Here is a breakdown of the fundamental process:
1. Approval and Credit Limit: A business applies and, if approved, is granted a specific credit limit. This limit is the maximum amount of capital available at any one time. The determination of this limit is based on a holistic review of the business's financial health, including factors like revenue, time in business, and the owner's personal credit profile. Credit limits can range from a few thousand to several hundred thousand dollars, contingent on the lender's underwriting assessment.
2. Drawing Funds: When the business needs capital—for purchasing inventory, covering payroll during a slow period, or investing in a marketing campaign—it can request a “draw” from its available credit line. The business can compare the exact amount it needs, up to its available limit.
3. Repayment Structure: Each draw is treated as a distinct short-term installment loan. It has its own repayment schedule over a set term, which could be several months long. The business makes regular payments, typically monthly, which consist of a portion of the principal drawn plus a corresponding fee. The fee structure is disclosed at the time of each draw.

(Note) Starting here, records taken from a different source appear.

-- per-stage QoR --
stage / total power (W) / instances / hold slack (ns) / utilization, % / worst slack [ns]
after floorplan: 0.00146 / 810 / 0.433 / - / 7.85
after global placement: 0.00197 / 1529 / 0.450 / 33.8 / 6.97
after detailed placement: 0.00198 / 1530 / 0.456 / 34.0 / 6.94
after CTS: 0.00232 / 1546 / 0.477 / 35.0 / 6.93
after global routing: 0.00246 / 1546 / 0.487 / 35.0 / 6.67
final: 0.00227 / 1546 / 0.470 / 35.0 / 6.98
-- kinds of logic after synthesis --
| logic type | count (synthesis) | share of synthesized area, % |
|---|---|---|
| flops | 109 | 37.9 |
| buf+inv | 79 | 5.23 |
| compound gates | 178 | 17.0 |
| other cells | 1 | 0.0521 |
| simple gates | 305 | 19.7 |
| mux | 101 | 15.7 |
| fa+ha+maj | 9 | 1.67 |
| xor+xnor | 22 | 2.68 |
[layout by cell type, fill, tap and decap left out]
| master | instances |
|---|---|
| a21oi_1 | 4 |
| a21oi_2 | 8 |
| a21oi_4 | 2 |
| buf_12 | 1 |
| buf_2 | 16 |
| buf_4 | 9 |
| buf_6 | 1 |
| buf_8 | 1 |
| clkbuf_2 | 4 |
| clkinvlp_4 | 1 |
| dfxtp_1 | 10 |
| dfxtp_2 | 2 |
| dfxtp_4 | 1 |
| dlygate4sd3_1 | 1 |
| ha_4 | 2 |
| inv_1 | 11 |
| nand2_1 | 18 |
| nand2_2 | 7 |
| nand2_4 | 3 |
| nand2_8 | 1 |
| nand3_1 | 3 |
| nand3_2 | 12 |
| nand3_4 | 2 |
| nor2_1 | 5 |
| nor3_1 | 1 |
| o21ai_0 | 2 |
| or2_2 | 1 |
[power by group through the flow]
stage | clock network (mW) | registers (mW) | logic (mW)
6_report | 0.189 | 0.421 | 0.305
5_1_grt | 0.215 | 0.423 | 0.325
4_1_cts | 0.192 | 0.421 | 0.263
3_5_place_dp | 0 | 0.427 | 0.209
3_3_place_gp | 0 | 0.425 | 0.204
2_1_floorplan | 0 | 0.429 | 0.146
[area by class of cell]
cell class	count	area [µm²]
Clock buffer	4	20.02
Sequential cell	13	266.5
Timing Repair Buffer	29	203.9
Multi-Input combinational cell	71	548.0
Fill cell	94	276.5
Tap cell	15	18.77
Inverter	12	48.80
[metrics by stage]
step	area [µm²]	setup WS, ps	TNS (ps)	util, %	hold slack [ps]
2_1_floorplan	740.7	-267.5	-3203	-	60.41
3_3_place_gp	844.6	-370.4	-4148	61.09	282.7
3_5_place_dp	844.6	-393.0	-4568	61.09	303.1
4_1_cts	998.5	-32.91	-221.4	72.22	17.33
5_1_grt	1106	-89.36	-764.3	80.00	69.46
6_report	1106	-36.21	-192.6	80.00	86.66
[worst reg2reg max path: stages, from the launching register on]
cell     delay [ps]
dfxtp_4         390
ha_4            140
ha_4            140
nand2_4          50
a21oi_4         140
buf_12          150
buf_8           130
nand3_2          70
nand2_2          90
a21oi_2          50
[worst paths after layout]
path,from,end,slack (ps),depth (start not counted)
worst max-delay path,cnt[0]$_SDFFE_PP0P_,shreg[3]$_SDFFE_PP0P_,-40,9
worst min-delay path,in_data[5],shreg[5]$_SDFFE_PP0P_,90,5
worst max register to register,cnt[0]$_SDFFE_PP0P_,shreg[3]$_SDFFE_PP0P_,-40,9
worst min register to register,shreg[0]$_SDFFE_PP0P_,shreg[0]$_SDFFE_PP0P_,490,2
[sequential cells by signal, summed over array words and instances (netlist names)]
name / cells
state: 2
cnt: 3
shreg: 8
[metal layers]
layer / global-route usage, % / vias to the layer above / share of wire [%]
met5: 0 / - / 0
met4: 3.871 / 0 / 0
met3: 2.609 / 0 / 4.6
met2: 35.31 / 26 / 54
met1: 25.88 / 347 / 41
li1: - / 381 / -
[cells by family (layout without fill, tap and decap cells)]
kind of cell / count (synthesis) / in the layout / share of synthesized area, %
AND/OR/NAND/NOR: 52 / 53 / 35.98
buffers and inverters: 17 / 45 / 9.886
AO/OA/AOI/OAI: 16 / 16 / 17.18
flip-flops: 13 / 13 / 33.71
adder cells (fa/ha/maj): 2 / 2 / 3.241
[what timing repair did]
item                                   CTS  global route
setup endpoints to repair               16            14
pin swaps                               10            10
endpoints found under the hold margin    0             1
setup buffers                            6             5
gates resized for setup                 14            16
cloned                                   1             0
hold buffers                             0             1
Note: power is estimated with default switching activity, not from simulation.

4. Revolving Access to Capital: The “revolving” nature of the credit line is a key feature. As the business repays the principal from a draw, that amount is replenished and becomes available to borrow again. For instance, if a business draws a portion of its credit limit, its available credit decreases by that amount. As the business repays the principal from that draw, the available credit is replenished, eventually returning to the full original limit once the draw is fully paid off. This cycle can continue as long as the account remains in good standing.
This model provides significant flexibility, allowing businesses to adapt to fluctuating financial needs. The primary cost is a fee assessed on each draw, which is calculated based on the amount borrowed, the repayment term selected, and the borrower's risk profile.